● TRY IT
From the line containing "export DESIGN_NICKNAME = d" down to the line containing "export BUFFER_PORTS_ARGS = -buffer_cell" in the records below, reproduce every line exactly, ends included, and omit all others.

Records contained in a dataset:
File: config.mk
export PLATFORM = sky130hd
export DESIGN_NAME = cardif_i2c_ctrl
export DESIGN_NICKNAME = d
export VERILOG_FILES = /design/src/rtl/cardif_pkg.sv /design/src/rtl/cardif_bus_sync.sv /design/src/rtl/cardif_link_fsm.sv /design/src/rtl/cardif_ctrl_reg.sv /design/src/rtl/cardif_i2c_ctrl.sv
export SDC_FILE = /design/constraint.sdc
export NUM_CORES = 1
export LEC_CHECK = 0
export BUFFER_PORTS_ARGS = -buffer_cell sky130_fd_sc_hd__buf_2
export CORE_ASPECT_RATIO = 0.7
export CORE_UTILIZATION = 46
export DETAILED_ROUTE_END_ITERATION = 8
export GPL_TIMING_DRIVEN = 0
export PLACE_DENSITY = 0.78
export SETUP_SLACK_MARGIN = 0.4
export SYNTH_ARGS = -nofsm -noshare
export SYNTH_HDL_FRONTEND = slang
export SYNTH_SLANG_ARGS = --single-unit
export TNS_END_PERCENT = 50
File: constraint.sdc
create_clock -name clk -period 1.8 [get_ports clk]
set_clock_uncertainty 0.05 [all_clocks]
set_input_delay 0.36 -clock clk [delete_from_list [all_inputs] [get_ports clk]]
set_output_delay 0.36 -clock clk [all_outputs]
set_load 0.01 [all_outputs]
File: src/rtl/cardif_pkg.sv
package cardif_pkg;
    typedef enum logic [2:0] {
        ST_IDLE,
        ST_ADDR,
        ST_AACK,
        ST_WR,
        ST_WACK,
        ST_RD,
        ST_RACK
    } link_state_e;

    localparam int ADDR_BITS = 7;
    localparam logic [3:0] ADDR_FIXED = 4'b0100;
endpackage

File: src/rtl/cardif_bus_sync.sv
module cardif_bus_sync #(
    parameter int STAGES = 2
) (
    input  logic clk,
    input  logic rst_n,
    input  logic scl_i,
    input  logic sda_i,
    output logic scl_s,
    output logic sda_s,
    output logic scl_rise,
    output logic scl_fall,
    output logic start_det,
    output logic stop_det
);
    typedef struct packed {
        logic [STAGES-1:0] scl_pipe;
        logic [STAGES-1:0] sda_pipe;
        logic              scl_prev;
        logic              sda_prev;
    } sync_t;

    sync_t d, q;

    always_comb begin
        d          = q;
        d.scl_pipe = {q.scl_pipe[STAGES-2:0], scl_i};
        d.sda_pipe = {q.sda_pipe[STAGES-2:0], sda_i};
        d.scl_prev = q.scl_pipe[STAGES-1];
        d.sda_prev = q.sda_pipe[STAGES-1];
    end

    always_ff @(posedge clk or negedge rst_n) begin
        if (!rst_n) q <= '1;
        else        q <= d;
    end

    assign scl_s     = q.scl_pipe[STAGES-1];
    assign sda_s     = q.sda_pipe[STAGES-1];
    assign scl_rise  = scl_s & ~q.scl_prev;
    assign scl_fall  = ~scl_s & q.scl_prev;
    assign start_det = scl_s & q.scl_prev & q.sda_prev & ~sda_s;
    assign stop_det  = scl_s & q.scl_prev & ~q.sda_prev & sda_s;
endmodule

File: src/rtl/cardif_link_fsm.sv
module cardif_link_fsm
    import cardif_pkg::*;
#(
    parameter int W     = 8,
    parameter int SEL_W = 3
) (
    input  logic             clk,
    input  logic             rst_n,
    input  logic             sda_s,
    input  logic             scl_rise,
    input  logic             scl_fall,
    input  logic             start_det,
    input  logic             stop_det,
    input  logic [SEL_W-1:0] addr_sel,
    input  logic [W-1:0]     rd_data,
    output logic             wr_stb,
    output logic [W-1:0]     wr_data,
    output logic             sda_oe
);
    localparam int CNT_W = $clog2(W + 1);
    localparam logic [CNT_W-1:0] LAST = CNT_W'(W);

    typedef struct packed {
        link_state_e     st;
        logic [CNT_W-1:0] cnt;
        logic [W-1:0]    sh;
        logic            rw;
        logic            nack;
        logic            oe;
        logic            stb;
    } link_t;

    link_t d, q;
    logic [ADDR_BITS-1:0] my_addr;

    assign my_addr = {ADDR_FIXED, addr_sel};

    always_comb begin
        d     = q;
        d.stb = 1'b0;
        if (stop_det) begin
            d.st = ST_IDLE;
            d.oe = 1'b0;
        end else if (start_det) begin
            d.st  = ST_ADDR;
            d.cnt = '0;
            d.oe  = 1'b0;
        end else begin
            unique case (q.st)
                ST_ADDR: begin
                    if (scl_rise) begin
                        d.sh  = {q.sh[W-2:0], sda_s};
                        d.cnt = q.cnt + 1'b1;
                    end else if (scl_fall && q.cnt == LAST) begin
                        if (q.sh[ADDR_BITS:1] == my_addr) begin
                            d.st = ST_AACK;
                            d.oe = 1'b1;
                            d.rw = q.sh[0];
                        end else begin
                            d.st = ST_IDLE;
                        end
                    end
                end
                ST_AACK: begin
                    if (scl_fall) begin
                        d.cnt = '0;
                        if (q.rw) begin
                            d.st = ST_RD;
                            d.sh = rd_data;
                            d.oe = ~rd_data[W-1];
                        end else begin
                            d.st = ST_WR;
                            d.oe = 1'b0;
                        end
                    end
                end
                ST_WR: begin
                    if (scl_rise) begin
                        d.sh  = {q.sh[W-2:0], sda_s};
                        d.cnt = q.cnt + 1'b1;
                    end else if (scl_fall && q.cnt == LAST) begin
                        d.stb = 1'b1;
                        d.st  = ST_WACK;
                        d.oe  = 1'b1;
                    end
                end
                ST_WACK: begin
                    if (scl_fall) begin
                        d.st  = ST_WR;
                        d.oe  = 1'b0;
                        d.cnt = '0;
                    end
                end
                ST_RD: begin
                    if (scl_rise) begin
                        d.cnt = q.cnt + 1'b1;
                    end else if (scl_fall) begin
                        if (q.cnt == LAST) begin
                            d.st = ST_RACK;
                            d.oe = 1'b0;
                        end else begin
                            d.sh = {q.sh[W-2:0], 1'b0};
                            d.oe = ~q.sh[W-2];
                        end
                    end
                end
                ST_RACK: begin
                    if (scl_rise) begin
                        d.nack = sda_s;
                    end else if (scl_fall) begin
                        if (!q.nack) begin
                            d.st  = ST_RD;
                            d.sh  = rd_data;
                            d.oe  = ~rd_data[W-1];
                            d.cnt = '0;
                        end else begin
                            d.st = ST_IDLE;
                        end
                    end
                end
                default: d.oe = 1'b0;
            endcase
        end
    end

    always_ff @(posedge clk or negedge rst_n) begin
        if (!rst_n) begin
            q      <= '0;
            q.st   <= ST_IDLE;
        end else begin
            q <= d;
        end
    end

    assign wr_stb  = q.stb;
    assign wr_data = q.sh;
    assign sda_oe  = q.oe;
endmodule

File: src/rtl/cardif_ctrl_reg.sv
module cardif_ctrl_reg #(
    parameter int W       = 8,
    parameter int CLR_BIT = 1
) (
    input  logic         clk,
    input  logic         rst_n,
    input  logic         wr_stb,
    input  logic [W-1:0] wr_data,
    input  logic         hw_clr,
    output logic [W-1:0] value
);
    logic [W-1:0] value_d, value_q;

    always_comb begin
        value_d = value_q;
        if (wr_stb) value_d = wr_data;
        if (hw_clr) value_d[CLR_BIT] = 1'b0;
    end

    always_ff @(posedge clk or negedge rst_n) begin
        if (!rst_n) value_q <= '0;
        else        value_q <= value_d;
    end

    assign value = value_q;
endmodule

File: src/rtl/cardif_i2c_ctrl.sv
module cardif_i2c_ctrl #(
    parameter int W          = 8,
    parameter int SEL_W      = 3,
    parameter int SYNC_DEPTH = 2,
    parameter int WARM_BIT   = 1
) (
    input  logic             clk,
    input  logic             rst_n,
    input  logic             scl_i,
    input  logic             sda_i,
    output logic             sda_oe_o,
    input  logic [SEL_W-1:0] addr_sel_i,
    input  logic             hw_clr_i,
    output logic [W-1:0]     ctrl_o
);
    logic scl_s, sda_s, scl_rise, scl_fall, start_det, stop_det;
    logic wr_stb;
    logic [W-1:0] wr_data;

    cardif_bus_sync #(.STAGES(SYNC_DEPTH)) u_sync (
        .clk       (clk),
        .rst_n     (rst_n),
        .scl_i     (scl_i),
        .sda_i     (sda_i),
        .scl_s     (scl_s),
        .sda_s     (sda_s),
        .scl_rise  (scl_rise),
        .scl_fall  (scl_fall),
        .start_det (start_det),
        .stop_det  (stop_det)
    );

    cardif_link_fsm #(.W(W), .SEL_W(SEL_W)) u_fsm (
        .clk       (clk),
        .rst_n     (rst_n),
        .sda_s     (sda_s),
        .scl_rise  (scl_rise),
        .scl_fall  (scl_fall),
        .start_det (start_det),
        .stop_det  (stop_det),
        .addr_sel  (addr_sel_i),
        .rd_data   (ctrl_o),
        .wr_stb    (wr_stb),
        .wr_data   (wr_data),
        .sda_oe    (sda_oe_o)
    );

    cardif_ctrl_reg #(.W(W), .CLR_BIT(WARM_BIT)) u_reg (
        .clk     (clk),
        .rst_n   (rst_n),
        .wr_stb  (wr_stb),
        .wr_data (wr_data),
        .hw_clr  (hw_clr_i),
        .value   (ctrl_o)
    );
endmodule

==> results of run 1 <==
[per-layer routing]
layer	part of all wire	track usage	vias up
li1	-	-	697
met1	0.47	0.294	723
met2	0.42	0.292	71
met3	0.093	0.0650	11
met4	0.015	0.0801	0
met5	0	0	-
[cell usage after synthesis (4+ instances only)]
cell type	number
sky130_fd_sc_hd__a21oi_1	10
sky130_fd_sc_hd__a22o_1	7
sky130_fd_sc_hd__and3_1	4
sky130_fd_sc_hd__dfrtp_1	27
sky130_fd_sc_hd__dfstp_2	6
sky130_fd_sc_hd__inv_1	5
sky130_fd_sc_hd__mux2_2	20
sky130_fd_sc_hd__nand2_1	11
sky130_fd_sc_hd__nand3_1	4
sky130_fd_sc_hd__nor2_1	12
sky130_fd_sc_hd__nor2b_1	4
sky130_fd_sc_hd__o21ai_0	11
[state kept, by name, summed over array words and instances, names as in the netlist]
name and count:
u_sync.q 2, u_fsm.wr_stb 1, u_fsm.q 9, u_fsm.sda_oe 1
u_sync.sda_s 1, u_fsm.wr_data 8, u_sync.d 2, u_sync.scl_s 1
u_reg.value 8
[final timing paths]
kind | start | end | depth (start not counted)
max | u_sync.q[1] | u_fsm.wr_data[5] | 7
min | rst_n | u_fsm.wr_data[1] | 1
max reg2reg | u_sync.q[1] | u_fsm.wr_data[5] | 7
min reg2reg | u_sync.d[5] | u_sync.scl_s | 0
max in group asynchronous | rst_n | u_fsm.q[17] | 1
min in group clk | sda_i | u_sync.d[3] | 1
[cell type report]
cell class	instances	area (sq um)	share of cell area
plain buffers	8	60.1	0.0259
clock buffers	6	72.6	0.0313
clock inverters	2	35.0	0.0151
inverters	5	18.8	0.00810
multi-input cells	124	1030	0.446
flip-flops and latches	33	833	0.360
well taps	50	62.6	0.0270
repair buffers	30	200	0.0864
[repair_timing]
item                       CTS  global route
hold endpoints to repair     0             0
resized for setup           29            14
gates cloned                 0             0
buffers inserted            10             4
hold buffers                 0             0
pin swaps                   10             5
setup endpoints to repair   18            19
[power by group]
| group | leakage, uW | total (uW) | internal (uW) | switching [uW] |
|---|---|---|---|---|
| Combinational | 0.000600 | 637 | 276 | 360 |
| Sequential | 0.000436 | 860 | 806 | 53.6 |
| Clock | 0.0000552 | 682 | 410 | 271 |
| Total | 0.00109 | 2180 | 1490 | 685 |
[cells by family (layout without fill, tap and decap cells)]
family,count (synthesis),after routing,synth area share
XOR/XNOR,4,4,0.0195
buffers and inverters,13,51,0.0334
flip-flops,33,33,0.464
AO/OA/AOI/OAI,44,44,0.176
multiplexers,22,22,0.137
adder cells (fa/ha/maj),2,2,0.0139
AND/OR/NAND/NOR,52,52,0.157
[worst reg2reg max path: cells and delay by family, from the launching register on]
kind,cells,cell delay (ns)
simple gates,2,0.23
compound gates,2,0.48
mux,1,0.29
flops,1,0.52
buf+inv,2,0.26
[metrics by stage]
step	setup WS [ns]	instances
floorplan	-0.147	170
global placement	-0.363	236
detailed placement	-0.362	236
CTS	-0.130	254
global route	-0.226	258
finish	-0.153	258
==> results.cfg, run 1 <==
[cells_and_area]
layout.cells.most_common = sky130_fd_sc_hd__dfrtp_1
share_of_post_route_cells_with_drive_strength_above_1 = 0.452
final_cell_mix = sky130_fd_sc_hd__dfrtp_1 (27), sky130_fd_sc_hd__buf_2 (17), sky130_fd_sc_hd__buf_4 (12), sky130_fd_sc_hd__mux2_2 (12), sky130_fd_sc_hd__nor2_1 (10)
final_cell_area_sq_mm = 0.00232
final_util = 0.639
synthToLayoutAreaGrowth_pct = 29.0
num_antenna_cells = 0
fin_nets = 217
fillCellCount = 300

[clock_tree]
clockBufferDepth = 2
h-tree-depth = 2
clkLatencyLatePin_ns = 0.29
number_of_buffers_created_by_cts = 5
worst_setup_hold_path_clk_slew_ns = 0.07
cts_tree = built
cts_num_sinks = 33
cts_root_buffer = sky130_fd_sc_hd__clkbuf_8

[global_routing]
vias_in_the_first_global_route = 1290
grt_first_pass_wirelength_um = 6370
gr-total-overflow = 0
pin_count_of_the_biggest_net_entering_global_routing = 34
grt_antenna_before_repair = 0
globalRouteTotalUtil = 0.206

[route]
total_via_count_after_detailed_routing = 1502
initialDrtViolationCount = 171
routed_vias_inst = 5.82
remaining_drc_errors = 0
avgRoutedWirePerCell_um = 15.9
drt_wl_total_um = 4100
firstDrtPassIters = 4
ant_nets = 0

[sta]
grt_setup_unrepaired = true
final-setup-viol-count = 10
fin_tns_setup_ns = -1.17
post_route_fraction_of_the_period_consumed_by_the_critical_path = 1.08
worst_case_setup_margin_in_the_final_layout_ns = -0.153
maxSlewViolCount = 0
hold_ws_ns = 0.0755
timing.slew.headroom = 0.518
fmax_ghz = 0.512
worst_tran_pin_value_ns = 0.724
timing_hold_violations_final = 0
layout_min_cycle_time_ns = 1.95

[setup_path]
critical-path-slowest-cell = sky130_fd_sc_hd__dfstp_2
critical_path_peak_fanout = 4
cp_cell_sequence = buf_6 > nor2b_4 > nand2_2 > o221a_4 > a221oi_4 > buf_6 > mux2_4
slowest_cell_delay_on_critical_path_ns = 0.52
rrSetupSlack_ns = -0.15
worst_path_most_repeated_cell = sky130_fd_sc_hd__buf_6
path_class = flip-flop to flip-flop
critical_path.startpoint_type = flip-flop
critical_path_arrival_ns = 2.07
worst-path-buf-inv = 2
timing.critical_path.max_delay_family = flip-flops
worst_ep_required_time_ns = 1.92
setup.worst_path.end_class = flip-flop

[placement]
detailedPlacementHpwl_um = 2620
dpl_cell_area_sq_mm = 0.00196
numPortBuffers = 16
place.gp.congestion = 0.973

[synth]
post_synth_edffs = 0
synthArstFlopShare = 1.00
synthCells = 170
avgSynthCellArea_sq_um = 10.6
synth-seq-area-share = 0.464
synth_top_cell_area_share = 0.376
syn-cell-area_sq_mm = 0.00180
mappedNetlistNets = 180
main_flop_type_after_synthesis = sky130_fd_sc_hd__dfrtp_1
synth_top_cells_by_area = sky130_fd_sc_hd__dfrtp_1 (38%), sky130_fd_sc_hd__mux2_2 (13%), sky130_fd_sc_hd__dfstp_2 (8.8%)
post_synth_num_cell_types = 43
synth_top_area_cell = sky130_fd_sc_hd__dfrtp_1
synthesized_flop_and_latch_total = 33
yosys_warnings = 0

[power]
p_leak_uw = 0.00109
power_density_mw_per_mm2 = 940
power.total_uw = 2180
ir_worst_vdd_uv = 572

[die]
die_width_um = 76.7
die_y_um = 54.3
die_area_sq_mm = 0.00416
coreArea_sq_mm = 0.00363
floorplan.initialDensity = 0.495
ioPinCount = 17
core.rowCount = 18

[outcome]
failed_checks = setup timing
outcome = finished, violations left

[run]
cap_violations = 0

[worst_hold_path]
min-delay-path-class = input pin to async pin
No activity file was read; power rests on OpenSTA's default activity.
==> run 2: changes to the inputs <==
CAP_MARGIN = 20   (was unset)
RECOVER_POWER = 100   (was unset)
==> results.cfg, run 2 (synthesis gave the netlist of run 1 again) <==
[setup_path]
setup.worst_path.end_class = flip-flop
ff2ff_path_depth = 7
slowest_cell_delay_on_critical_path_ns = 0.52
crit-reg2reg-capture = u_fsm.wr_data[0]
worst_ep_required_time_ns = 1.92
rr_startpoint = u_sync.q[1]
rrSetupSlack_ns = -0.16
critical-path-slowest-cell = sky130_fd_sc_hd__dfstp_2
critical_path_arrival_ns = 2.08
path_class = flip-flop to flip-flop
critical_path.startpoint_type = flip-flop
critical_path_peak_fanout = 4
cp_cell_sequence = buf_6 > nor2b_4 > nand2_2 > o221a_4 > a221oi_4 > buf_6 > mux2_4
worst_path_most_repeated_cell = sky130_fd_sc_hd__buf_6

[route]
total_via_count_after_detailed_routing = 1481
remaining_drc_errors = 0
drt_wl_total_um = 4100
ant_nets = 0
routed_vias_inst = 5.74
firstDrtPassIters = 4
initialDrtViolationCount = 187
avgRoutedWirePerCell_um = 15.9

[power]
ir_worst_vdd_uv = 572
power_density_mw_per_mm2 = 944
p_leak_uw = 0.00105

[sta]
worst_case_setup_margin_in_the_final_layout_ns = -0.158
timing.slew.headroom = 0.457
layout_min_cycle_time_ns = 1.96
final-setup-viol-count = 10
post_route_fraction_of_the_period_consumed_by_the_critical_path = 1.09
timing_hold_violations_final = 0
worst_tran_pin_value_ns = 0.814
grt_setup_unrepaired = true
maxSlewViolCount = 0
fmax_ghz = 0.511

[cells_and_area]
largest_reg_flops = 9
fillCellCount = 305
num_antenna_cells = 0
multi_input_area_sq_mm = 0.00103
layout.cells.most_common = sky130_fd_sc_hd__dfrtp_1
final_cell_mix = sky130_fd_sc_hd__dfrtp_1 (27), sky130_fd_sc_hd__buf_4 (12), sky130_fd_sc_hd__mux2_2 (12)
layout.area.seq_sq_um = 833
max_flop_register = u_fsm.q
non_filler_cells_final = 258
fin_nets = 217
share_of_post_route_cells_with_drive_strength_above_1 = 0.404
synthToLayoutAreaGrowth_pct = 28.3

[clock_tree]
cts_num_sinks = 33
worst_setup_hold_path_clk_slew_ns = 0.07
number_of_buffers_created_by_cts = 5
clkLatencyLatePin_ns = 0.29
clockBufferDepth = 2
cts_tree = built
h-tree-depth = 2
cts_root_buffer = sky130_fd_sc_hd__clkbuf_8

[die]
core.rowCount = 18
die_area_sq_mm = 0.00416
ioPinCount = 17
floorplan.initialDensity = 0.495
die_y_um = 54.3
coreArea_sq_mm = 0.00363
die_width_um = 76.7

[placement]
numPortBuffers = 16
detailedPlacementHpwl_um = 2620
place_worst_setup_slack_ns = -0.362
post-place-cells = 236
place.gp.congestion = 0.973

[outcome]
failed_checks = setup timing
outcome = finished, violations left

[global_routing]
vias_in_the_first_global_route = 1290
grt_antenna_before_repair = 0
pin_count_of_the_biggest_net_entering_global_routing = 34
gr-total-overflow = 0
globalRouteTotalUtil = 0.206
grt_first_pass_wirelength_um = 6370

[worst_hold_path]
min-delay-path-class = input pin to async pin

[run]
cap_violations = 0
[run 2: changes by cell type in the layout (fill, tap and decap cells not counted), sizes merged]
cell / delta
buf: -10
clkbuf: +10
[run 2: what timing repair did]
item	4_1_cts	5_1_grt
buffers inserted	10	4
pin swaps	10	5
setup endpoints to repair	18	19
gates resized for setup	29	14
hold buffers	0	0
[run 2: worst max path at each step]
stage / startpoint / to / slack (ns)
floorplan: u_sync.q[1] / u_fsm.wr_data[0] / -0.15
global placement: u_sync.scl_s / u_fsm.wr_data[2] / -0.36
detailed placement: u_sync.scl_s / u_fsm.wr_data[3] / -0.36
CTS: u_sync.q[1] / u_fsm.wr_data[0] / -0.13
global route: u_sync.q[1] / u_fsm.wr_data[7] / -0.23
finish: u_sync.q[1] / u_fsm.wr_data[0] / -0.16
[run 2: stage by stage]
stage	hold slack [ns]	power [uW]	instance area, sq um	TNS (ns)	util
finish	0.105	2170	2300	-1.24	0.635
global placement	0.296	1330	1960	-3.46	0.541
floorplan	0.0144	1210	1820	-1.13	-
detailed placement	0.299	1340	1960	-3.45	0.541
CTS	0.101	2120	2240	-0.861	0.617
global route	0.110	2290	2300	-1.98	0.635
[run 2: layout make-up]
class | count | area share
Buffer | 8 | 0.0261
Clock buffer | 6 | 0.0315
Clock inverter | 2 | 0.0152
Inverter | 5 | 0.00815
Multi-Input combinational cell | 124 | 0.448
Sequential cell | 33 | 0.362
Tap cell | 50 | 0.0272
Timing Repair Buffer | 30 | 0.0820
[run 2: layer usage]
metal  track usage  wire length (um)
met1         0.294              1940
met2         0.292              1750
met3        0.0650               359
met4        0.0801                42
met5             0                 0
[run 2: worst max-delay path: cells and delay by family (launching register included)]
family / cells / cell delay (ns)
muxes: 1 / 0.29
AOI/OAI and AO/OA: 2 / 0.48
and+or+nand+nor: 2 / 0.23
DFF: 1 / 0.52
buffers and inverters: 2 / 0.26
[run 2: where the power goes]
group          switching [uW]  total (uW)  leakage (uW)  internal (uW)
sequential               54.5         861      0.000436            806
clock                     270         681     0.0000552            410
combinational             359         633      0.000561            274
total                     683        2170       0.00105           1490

● EXERCISE RESULT
export DESIGN_NICKNAME = d
export VERILOG_FILES = /design/src/rtl/cardif_pkg.sv /design/src/rtl/cardif_bus_sync.sv /design/src/rtl/cardif_link_fsm.sv /design/src/rtl/cardif_ctrl_reg.sv /design/src/rtl/cardif_i2c_ctrl.sv
export SDC_FILE = /design/constraint.sdc
export NUM_CORES = 1
export LEC_CHECK = 0
export BUFFER_PORTS_ARGS = -buffer_cell sky130_fd_sc_hd__buf_2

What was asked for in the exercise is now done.